Observation data (Epoch J2000)
- Constellation: Gemini
- Right ascension: 07^{h} 38^{m} 07.394^{s}
- Declination: +17° 42′ 19.00″
- Redshift: 0.424
- Distance: 7,380 Mly (2,263 Mpc)
- Type: BL Lac blazar
- Apparent magnitude (V): 16.22
- Notable features: Candidate neutrino source

Other designations
- QSO J0738+1742, LEDA 2825195

= PKS 0735+178 =

Quasar in the constellation Gemini

PKS 0735+178 is a classical BL Lac object in the northern constellation of Gemini. This is one of the brightest objects of its type in the night sky. It has a redshift of z = 0.424, with a luminosity distance of 2263 Mpc. PKS 0735+178 is a nearly point-like source with an angular size of a milliarcsecond.

This object was identified as a radio source during the third part of a radio survey at the Parkes Observatory, and became catalogued as PKS 0735+178. An optical counterpart was found in 1970 which showed a continuous optical spectrum. In contrast, the radio emission is variable at frequencies greater than 6 GHz. The radio spectrum appears mostly flat above 1 GHz and the properties are similar to BL Lacertae. That is, it is an extragalactic object that resembles a quasar but lacks optical emission lines. It has a very complex light curve which shows indications of periodicity.

Gamma-ray emission was detected from this source in 1999. X-ray and gamma-ray emission was found to be steady from this source, whereas it displayed extreme variability in radio and optical bands. Radio images of this object produced via very long baseline interferometry show a compact core with a jet that extends toward the northeast. The latter displays features of superluminal motion. Higher resolution observations show a pair of bends in the jet.

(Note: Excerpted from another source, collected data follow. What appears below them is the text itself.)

### src/sv/stfid_pkg.sv
// Package for the sorted key/value table: widths, operation and status codes,
// sequencer state type and parameter defaults.
// No dependencies.
`default_nettype none

package stfid_pkg;

  // parameter defaults
  localparam int DEPTH_DEF   = 64;
  localparam int KEY_W_DEF   = 32;
  localparam int VALUE_W_DEF = 32;

  // fixed port widths
  localparam int OP_W     = 2;
  localparam int KEY_PW   = 32;
  localparam int VALUE_PW = 32;
  localparam int STATUS_W = 3;
  localparam int POS_W    = 7;
  localparam int CAP_W    = 7;
  localparam int EXT_W    = 64;

  localparam logic [CAP_W-1:0] CAP_RESET = 7'd64;

  // operation codes
  typedef enum logic [OP_W-1:0] {
    OP_FIND   = 2'd0,
    OP_INSERT = 2'd1,
    OP_DELETE = 2'd2
  } op_t;

  // result status codes
  typedef enum logic [STATUS_W-1:0] {
    STAT_OK     = 3'd0,
    STAT_FULL   = 3'd1,
    STAT_DUP    = 3'd2,
    STAT_EMPTY  = 3'd3,
    STAT_ABSENT = 3'd4
  } status_t;

  // sequencer states
  typedef enum logic [3:0] {
    S_IDLE,
    S_SRCH_RD,
    S_SRCH_CMP,
    S_HIT_CMP,
    S_EVAL,
    S_UP_RD,
    S_UP_WR,
    S_WR_NEW,
    S_DN_RD,
    S_DN_WR,
    S_FINISH
  } state_t;

endpackage

`default_nettype wire

### src/sv/sorted_table_find_insert_delete.sv
// Sequence: a find runs a binary search, each step reading and then comparing the midpoint
// key, then checks the slot found for a hit, decides and loads the result register; insert
// also moves each record above the slot up one and writes the new record, delete moves them down one.
// Throughput: one item at a time; in_ready is high only while the sequencer is idle.
// Reset: synchronous active low; clears count, sequencer and out_valid, capacity to 64;
// the record RAM is not cleared: only slots below the record count are ever read.
`default_nettype none

module sorted_table_find_insert_delete
  import stfid_pkg::*;
#(
  parameter int DEPTH   = DEPTH_DEF,
  parameter int KEY_W   = KEY_W_DEF,
  parameter int VALUE_W = VALUE_W_DEF
) (
  input  wire logic                clk,
  input  wire logic                rst_n,
  // request channel
  input  wire logic                in_valid,
  output logic                     in_ready,
  input  wire logic [OP_W-1:0]     in_op,
  input  wire logic [KEY_PW-1:0]   in_key,
  input  wire logic [VALUE_PW-1:0] in_value,
  // result channel
  output logic                     out_valid,
  input  wire logic                out_ready,
  output logic [STATUS_W-1:0]      out_status,
  output logic                     out_found,
  output logic [POS_W-1:0]         out_position,
  output logic [POS_W-1:0]         out_record_count,
  // capacity register write
  input  wire logic                cfg_valid,
  output logic                     cfg_ready,
  input  wire logic [CAP_W-1:0]    cfg_capacity
);

  localparam int AW = $clog2(DEPTH);
  localparam int CW = $clog2(DEPTH + 1);
  localparam int DW = KEY_W + VALUE_W;
  localparam logic [CW-1:0] DEPTH_C = CW'(DEPTH);

  state_t               state_r, state_nxt;
  op_t                  op_r, op_nxt;
  status_t              stat_r, stat_nxt;
  logic [KEY_W-1:0]     key_r, key_nxt;
  logic [VALUE_W-1:0]   value_r, value_nxt;
  logic [CW-1:0]        lo_r, lo_nxt;
  logic [CW-1:0]        hi_r, hi_nxt;
  logic [CW-1:0]        mid_r, mid_nxt;
  logic [CW-1:0]        idx_r, idx_nxt;
  logic [CW-1:0]        used_r, used_nxt;
  logic                 hit_r, hit_nxt;
  logic [CAP_W-1:0]     cap_r;
  logic                 out_valid_r, out_valid_nxt;
  status_t              out_status_r, out_status_nxt;
  logic                 out_found_r, out_found_nxt;
  logic [POS_W-1:0]     out_pos_r, out_pos_nxt;
  logic [POS_W-1:0]     out_cnt_r, out_cnt_nxt;

  logic                 ram_we;
  logic [AW-1:0]        ram_waddr;
  logic [DW-1:0]        ram_wdata;
  logic [AW-1:0]        ram_raddr;
  logic [DW-1:0]        ram_rdata;
  logic [KEY_W-1:0]     rd_key;

  logic [EXT_W-1:0]     key_ext;
  logic [EXT_W-1:0]     value_ext;
  logic [31:0]          cap_wide;
  logic [31:0]          lo_wide;
  logic [31:0]          used_wide;
  logic [CW-1:0]        cap_eff;
  logic [CW-1:0]        mid_calc;
  logic [CW-1:0]        lo_step;

  // record RAM: key in the upper bits, value in the lower bits
  stfid_ram #(
    .WIDTH (DW),
    .DEPTH (DEPTH)
  ) u_ram (
    .clk   (clk),
    .we    (ram_we),
    .waddr (ram_waddr),
    .wdata (ram_wdata),
    .raddr (ram_raddr),
    .rdata (ram_rdata)
  );

  assign rd_key = ram_rdata[DW-1:VALUE_W];

  // input fields reduced to the stored widths
  assign key_ext   = {{(EXT_W-KEY_PW){1'b0}}, in_key};
  assign value_ext = {{(EXT_W-VALUE_PW){1'b0}}, in_value};

  // effective capacity, limited to the table depth
  assign cap_wide = 32'(cap_r);
  assign cap_eff  = (cap_wide > 32'(DEPTH)) ? DEPTH_C : cap_wide[CW-1:0];

  // resized counters for the result fields
  assign lo_wide   = 32'(lo_r);
  assign used_wide = 32'(used_r);

  // binary search midpoint and next lower bound
  assign mid_calc = lo_r + ((hi_r - lo_r) >> 1);
  assign lo_step  = mid_r + 1'b1;

  // capacity register
  always_ff @(posedge clk) begin
    if (!rst_n) begin
      cap_r <= CAP_RESET;
    end else if (cfg_valid && cfg_ready) begin
      cap_r <= cfg_capacity;
    end
  end

  assign cfg_ready = 1'b1;

  // sequencer and working registers
  always_ff @(posedge clk) begin
    if (!rst_n) begin
      state_r     <= S_IDLE;
      used_r      <= '0;
      lo_r        <= '0;
      hit_r       <= 1'b0;
      out_valid_r <= 1'b0;
    end else begin
      state_r     <= state_nxt;
      used_r      <= used_nxt;
      lo_r        <= lo_nxt;
      hit_r       <= hit_nxt;
      out_valid_r <= out_valid_nxt;
    end
  end

  // payload registers
  always_ff @(posedge clk) begin
    op_r         <= op_nxt;
    stat_r       <= stat_nxt;
    key_r        <= key_nxt;
    value_r      <= value_nxt;
    hi_r         <= hi_nxt;
    mid_r        <= mid_nxt;
    idx_r        <= idx_nxt;
    out_status_r <= out_status_nxt;
    out_found_r  <= out_found_nxt;
    out_pos_r    <= out_pos_nxt;
    out_cnt_r    <= out_cnt_nxt;
  end

  // next state and datapath control
  always_comb begin
    state_nxt      = state_r;
    op_nxt         = op_r;
    stat_nxt       = stat_r;
    key_nxt        = key_r;
    value_nxt      = value_r;
    lo_nxt         = lo_r;
    hi_nxt         = hi_r;
    mid_nxt        = mid_r;
    idx_nxt        = idx_r;
    used_nxt       = used_r;
    hit_nxt        = hit_r;
    out_valid_nxt  = out_valid_r & ~out_ready;
    out_status_nxt = out_status_r;
    out_found_nxt  = out_found_r;
    out_pos_nxt    = out_pos_r;
    out_cnt_nxt    = out_cnt_r;
    ram_we         = 1'b0;
    ram_waddr      = '0;
    ram_wdata      = '0;
    ram_raddr      = '0;
    in_ready       = 1'b0;

    unique case (state_r)
      S_IDLE: begin
        in_ready = 1'b1;
        if (in_valid) begin
          key_nxt   = key_ext[KEY_W-1:0];
          value_nxt = value_ext[VALUE_W-1:0];
          lo_nxt    = '0;
          hi_nxt    = used_r;
          hit_nxt   = 1'b0;
          case (in_op)
            OP_INSERT: op_nxt = OP_INSERT;
            OP_DELETE: op_nxt = OP_DELETE;
            default:   op_nxt = OP_FIND;
          endcase
          // refusals that need no search
          if (op_nxt == OP_INSERT && used_r >= cap_eff) begin
            stat_nxt  = STAT_FULL;
            state_nxt = S_FINISH;
          end else if (op_nxt == OP_DELETE && used_r == '0) begin
            stat_nxt  = STAT_EMPTY;
            state_nxt = S_FINISH;
          end else if (used_r == '0) begin
            state_nxt = S_EVAL;
          end else begin
            state_nxt = S_SRCH_RD;
          end
        end
      end

      // issue the read of the midpoint key
      S_SRCH_RD: begin
        mid_nxt   = mid_calc;
        ram_raddr = mid_calc[AW-1:0];
        state_nxt = S_SRCH_CMP;
      end

      // narrow the range; when it closes, read the slot found if it holds a record
      S_SRCH_CMP: begin
        if (rd_key < key_r) begin
          lo_nxt = lo_step;
        end else begin
          hi_nxt = mid_r;
        end
        if (lo_nxt < hi_nxt) begin
          state_nxt = S_SRCH_RD;
        end else if (lo_nxt < used_r) begin
          ram_raddr = lo_nxt[AW-1:0];
          state_nxt = S_HIT_CMP;
        end else begin
          state_nxt = S_EVAL;
        end
      end

      S_HIT_CMP: begin
        hit_nxt   = (rd_key == key_r);
        state_nxt = S_EVAL;
      end

      // decide what the operation does with the search result
      S_EVAL: begin
        unique case (op_r)
          OP_INSERT: begin
            if (hit_r) begin
              stat_nxt  = STAT_DUP;
              state_nxt = S_FINISH;
            end else begin
              idx_nxt   = used_r;
              state_nxt = (used_r > lo_r) ? S_UP_RD : S_WR_NEW;
            end
          end
          OP_DELETE: begin
            if (!hit_r) begin
              stat_nxt  = STAT_ABSENT;
              state_nxt = S_FINISH;
            end else if (lo_r + 1'b1 < used_r) begin
              idx_nxt   = lo_r;
              state_nxt = S_DN_RD;
            end else begin
              used_nxt  = used_r - 1'b1;
              stat_nxt  = STAT_OK;
              state_nxt = S_FINISH;
            end
          end
          default: begin
            stat_nxt  = hit_r ? STAT_OK : STAT_ABSENT;
            state_nxt = S_FINISH;
          end
        endcase
      end

      // open a gap: move records up one slot, highest first
      S_UP_RD: begin
        ram_raddr = idx_r[AW-1:0] - 1'b1;
        state_nxt = S_UP_WR;
      end

      S_UP_WR: begin
        ram_we    = 1'b1;
        ram_waddr = idx_r[AW-1:0];
        ram_wdata = ram_rdata;
        idx_nxt   = idx_r - 1'b1;
        state_nxt = (idx_nxt > lo_r) ? S_UP_RD : S_WR_NEW;
      end

      S_WR_NEW: begin
        ram_we    = 1'b1;
        ram_waddr = lo_r[AW-1:0];
        ram_wdata = {key_r, value_r};
        used_nxt  = used_r + 1'b1;
        stat_nxt  = STAT_OK;
        state_nxt = S_FINISH;
      end

      // close the gap: move records down one slot, lowest first
      S_DN_RD: begin
        ram_raddr = idx_r[AW-1:0] + 1'b1;
        state_nxt = S_DN_WR;
      end

      S_DN_WR: begin
        ram_we    = 1'b1;
        ram_waddr = idx_r[AW-1:0];
        ram_wdata = ram_rdata;
        idx_nxt   = idx_r + 1'b1;
        if (idx_r + 2'd2 < used_r) begin
          state_nxt = S_DN_RD;
        end else begin
          used_nxt  = used_r - 1'b1;
          stat_nxt  = STAT_OK;
          state_nxt = S_FINISH;
        end
      end

      // hand the result to the output register once it is free
      S_FINISH: begin
        if (!out_valid_r || out_ready) begin
          out_valid_nxt  = 1'b1;
          out_status_nxt = stat_r;
          if (stat_r == STAT_FULL || stat_r == STAT_EMPTY) begin
            out_found_nxt = 1'b0;
            out_pos_nxt   = '0;
          end else begin
            out_found_nxt = hit_r;
            out_pos_nxt   = lo_wide[POS_W-1:0];
          end
          out_cnt_nxt = used_wide[POS_W-1:0];
          state_nxt   = S_IDLE;
        end
      end

      default: begin
        state_nxt = S_IDLE;
      end
    endcase
  end

  // result ports
  assign out_valid        = out_valid_r;
  assign out_status       = out_status_r;
  assign out_found        = out_found_r;
  assign out_position     = out_pos_r;
  assign out_record_count = out_cnt_r;

endmodule

`default_nettype wire

### src/sv/stfid_ram.sv
// Generic single-port-write, single-port-read RAM with registered read data.
// No dependencies.
`default_nettype none

module stfid_ram #(
  parameter int WIDTH = 64,
  parameter int DEPTH = 64
) (
  input  wire logic                     clk,
  input  wire logic                     we,
  input  wire logic [$clog2(DEPTH)-1:0] waddr,
  input  wire logic [WIDTH-1:0]         wdata,
  input  wire logic [$clog2(DEPTH)-1:0] raddr,
  output logic      [WIDTH-1:0]         rdata
);

  logic [WIDTH-1:0] mem [DEPTH];

  // write port
  always_ff @(posedge clk) begin
    if (we) begin
      mem[waddr] <= wdata;
    end
  end

  // registered read port
  always_ff @(posedge clk) begin
    rdata <= mem[raddr];
  end

endmodule

`default_nettype wire

### config.mk
export PLATFORM = sky130hd
export DESIGN_NAME = sorted_table_find_insert_delete
export DESIGN_NICKNAME = d
export VERILOG_FILES = /design/src/sv/stfid_pkg.sv /design/src/sv/sorted_table_find_insert_delete.sv /design/src/sv/stfid_ram.sv
export SDC_FILE = /design/constraint.sdc
export NUM_CORES = 2
export LEC_CHECK = 0
export ABC_AREA = 1
export BUFFER_PORTS_ARGS = -buffer_cell sky130_fd_sc_hd__buf_2
export CORE_UTILIZATION = 40
export CTS_BUF_LIST = sky130_fd_sc_hd__clkbuf_8
export CTS_CLUSTER_SIZE = 24
export DETAILED_ROUTE_END_ITERATION = 10
export PLACE_DENSITY_LB_ADDON = 0.1
export SLEW_MARGIN = 20
export SYNTH_ARGS = -nofsm -noshare
export SYNTH_HDL_FRONTEND = slang
export SYNTH_SLANG_ARGS = --single-unit
### constraint.sdc
create_clock -name clk -period 8.3 [get_ports clk]
set_input_delay 0.415 -clock clk [delete_from_list [all_inputs] [get_ports clk]]
set_output_delay 0.415 -clock clk [all_outputs]
set_load 0.1 [all_outputs]
# --- Word level (Yosys, flattened, before mapping) ---
# Memory sizes are Yosys's and may differ from the RTL's. A register that Yosys moved wholly into a read port is not among the register bits.
# Cells that the tools add are included.
word_totals:
  register_bits: 135
  mem_bits_rw: 4096
  memories: 1
mem_list:
  columns: ["memory", "words", "word_bits", "read_ports", "rd_ports_with_merged_regs", "wr", "line_no", "source"]
  rows:
  - ["u_ram.mem", 64, 64, 1, 1, 1, "stfid_ram.sv:17", "logic [WIDTH-1:0] mem [DEPTH];"]
op_classes:
  n_addsub: 11
  magnitude_cmp: 9
  n_eq_ne: 32
  muxes: 60
  bitwise_logic: 2
  reduce_logical: 22
ops:
  columns: ["cell", "count"]
  rows:
  - ["$pmux W64 S2", 1]
  - ["$mux W7", 14]
  - ["$pmux W4 S11", 1]
  - ["$pmux W7 S2", 3]
  - ["$pmux W7 S3", 2]
  - ["$mux W3", 11]
  - ["$eq A32 B32 Y1", 1]
  - ["$lt A32 B32 Y1", 1]
  - ["$add A7 B1 Y7 const B", 4]
  - ["$lt A7 B7 Y1", 4]
  - ["$pmux W6 S4", 1]
  - ["$mux W4", 5]
  - ["$eq A4 B3 Y1 const B", 4]
  - ["$ne A3 B3 Y1 const B", 5]
  - ["$gt A7 B7 Y1", 2]
  - ["$mux W2", 7]
  - ["$sub A7 B1 Y7 const B", 2]
  - ["$eq A4 B4 Y1 const B", 3]
  - ["$mux W6", 2]
  - ["$ne A2 B2 Y1 const B", 6]
  - ["$pmux W3 S4", 1]
  - ["$pmux W6 S2", 1]
  - ["$reduce_and A2 Y1", 5]
  - ["$reduce_and A5 Y1", 2]
  - ["other kinds (33)", 48]

# --- Longest topological paths before layout ---
logic_depth:
  depth_word: 10
  ltp_mapped: 36
  depth_no_buf: 33

# --- Hierarchy ---
# A second synthesis with hierarchy kept.
unflattened:
  hier_cells: 14434
  hier_area_um2: 174356.0
by_module_without_submodules:
  columns: ["mod", "instances", "cells_per_inst", "area_per_inst_um2", "seq_area_each_um2"]
  rows:
  - ["stfid_ram", 1, 13405, 165343.6, 124279.2]
  - ["sorted_table_find_insert_delete", 1, 1029, 9012.4, 3783.6]

# --- Worst setup path after synthesis ---
# No wires, ideal clock.
synth_timing:
  kind: "reg2reg"
  start: "register state_r[3]"
  end: "register lo_r[0]"
  setup_ns: 0.115
  arrival_time_ns: 4.527
  t_required_ns: 8.185
  path_slack_ns: 3.658
  path_stages_with_launch: 10
  synth_period_minus_slack_ns: 4.642
  path_cell_list: "dfxtp_1 -> nor2_1 -> inv_1 -> nor2_1 -> inv_1 -> nor2_1 -> nor2_1 -> inv_1 -> nor2_1 -> o21a_1"
synth_via:
  elab_chain_cells: 3
synth_rtl:
  columns: ["item", "line_no", "source"]
  rows:
  - ["start: declaration", "sorted_table_find_insert_delete.sv:42", "state_t state_r, state_nxt;"]
  - ["start signal: assignment", "sorted_table_find_insert_delete.sv:127", "state_r <= state_nxt;"]
  - ["$eq A4 B2 Y1 or $logic_not A4 Y1 (tied branches)", "sorted_table_find_insert_delete.sv:174", "unique case (state_r)"]
  - ["$reduce_bool A2 Y1 (no line) or $ne A2 B2 Y1 (tied branches)", null, null]
  - ["$reduce_and A2 Y1 (no line)", null, null]
  - ["end signal: assignment", "sorted_table_find_insert_delete.sv:129", "lo_r <= lo_nxt;"]
  - ["end: declaration", "sorted_table_find_insert_delete.sv:47", "logic [CW-1:0] lo_r, lo_nxt;"]
# Several ways; a longest one is shown, not always the timed one.
# A chain may end at the register's enable or synchronous reset.

# --- Worst setup path after layout ---
layout_timing:
  start: "register key_r[31]"
  end: "register u_ram.rdata[51] (read register of u_ram.mem)"
layout_via:
  elab_chain_cells: 7
layout_rtl:
  columns: ["item", "line_no", "source"]
  rows:
  - ["start: declaration", "sorted_table_find_insert_delete.sv:45", "logic [KEY_W-1:0] key_r, key_nxt;"]
  - ["start signal: assignment", "sorted_table_find_insert_delete.sv:139", "key_r <= key_nxt;"]
  - ["$lt A32 B32 Y1 *", "sorted_table_find_insert_delete.sv:212", "if (rd_key < key_r) begin"]
  - ["$mux W7", "sorted_table_find_insert_delete.sv:212", null]
  - ["$mux W7", "sorted_table_find_insert_delete.sv:174", null]
  - ["$lt A7 B7 Y1", "sorted_table_find_insert_delete.sv:219", "end else if (lo_nxt < used_r) begin"]
  - ["$mux W6", "sorted_table_find_insert_delete.sv:219", null]
  - ["$mux W6 *", "sorted_table_find_insert_delete.sv:217", "if (lo_nxt < hi_nxt) begin"]
  - ["$pmux W6 S4 *", "sorted_table_find_insert_delete.sv:174", null]
  - ["end: declaration", "stfid_ram.sv:14", "output logic [WIDTH-1:0] rdata"]
# Mark *: on every way between the ends. The rest lies on a longest branch, timed or not. The select of a mux whose other input is x is not followed.

==> results.md <==
- Status: completed
- Layout Area Growth over Synthesis: 12.7%
- Count of different cell masters after synthesis: 49
- Synthesis warning total: 0
- Worst Hold Class: in -> reg
- Vias in the first global route: 64900
- Die Y: between 400 and 500 um
- I/O pin count: 99
- Tot GR Track Use: 23.7%
- Slew @ Worst Pin: 1210 ps
- Setup repair bufs after CTS: 0
- Leakage: 0.0442 uW
- Port bufs: between 60 and 70
- Synth Flop Type: edfxtp_1
- Site row count: 181
- Largest net degree at the start of global routing: 167
- Cells after Synth: slightly above 9000
- Startpoint types: flip-flop
- CP Class: reg -> reg
- Sw Ratio: 39.9%
- GPL Wtd Cong: 0.861
- Initial DRC Count: 5896
- Arr. time, crit path: ~7900 ps
- End of the worst register-to-register path: u_ram.rdata[51]
- Fin crit period: between 6000 and 7000 ps
- Vias: 67100
- Worst endpoint required time: 9260 ps
- Seq/Total Area, Yosys: 66.0%
- H-tree Lvls: 5
- Root Driver: clkbuf_8
- Number of synthesized flops with an enable pin: 2124
- NumNets Final: approximately 9500
- Worst R2R Path Depth: 27
- FFs w/ async S/R, synth: 0%
- Fillers: 22500
- Combinational power share: 35.8%
- Skew final: 66.5 ps
- Share of cells above drive strength 1: just under 9%
- Avg Inst Size Synth: between 10 and 15 um^2
- Die area: approximately 250000 um^2
- Max-cap violations: 0
- First-pass GRT wire length: 438 mm
- Yosys reg bits: 2183
- Sum of negative setup slack: 0 ps
- Fmax achieved: 144 MHz
- FF-to-FF setup slack: 1350 ps
- Worst-path clk slew: roughly 60 ps
- Slew HR: 19.2%
- Post-route cell area: 111000 um^2
- Grt total ovfl: 0
- Pint: 20400 uW
- Post-DP HPWL: 154 mm
- Worst reg2reg startpoint: key_r[31]
- Placed standard-cell area: between 100000 and 150000 um^2
- Final Hold Viols: 0
- Post-Syn Nets: around 9000
- Unrepaired setup endpoints after global routing: false
- Clk network pwr share: roughly 27%
- DR vias/cell: 5.25
- CTS buffer count: 393
- PnR Total Power: 34000 uW
- Net Sw Power: 13600 uW
- Initial antenna violation count: 8
- DRC violations left: 0
- Pre-Repair DR Iteration Count: 6
- Final period util: 83.7%
- Initial core utilization: 40.3%
- WL per Instance: roughly 23 um
- CTS Sinks: 2183
- CTS tree: built
- Cell Area, Synth: 98400 um^2
- Hold Path Sink: key_r[17]
- Crit path max fanout: between 80 and 90
- Remaining antenna violation count: 0
- Chip width: 498 um
- Placeable Area: 244000 um^2
- Fin. max-slew vios: 0
- Peak supply drop: 0.212 mV
- Worst skew pair latency: about 1100 ps
- Setup crit end kind: flip-flop
- PwrDens: 306 nW/um^2
- Hold Startpoint: in_key[17]
- Register share of total power: 37.3%
- Hold depth: 2
- Final WL: 298 mm
- Final setup viols: 0
- Max clock buf depth: 4
per-stage QoR:
stage | hold WS, ps | util [%] | std cells | worst slack [ps]
finish | 107 | 45.5 | 12800 | 1350
global route | 50.7 | 45.5 | 12800 | 903
CTS | 6.72 | 45.5 | 12800 | 1290
detailed placement | 453 | 42.2 | 12000 | 1320
global placement | 436 | 42.2 | 12000 | 1340
floorplan | 400 | - | 9082 | 3660
worst max-delay path by stage:
stage / end / start / depth (start not counted)
floorplan: lo_r[0] / state_r[3] / 9
global placement: u_ram.rdata[51] / key_r[31] / 27
detailed placement: u_ram.rdata[51] / key_r[31] / 27
CTS: u_ram.rdata[51] / key_r[31] / 27
global route: u_ram.rdata[58] / key_r[23] / 27
finish: u_ram.rdata[51] / key_r[31] / 27
power by group through the flow:
stage	Combinational, uW	Clock (uW)	Sequential (uW)
global placement	12100	0	12900
detailed placement	12100	0	12900
floorplan	7370	0	12800
finish	12200	9150	12700
CTS	12200	9380	12700
global route	13200	9840	12700
synthesized netlist by cell type (2+ instances only):
library cell	number	area, um^2
xor2_1	30	263
edfxtp_1	2124	63800
o21ai_1	3	15.0
a211oi_1	3	22.5
xnor2_1	7	61.3
a21oi_1	66	330
a21oi_4	2	32.5
nand3b_1	682	5120
o211ai_1	10	75.1
dfxtp_1	59	1180
nand3_1	2196	11000
buf_6	19	214
o31ai_1	2	15.0
o21ai_0	81	405
nor4_1	3	18.8
nor2_1	154	578
a21o_1	3	22.5
buf_4	29	218
nor3_1	14	70.1
buf_1	38	143
o21a_1	2	15.0
o22ai_1	6	37.5
nand2_2	4	25.0
o311ai_0	4	35.0
nand4_1	9	56.3
ha_1	107	1340
or2_2	2	12.5
fa_1	4	80.1
buf_2	229	1150
inv_2	3	11.3
clkbuf_1	242	908
inv_1	1484	5570
a221oi_1	2	17.5
mux2i_1	3	30.0
nand2_1	1442	5410
timing repair:
item,4_1_cts,5_1_grt
hold endpoints to repair,82,0
hold buffers,91,0
gates resized for setup,0,0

In 2021, this target was found to be a candidate source for multiple neutrino events. Neutrino event 211208A was detected by the IceCube observatory and a best fit location was found within 2.2° of PKS 0735+178. This observation occurred while PKS 0735+178 was undergoing a particularly strong flare event that was detected in the optical, ultraviolet, X-ray, and gamma-ray bands.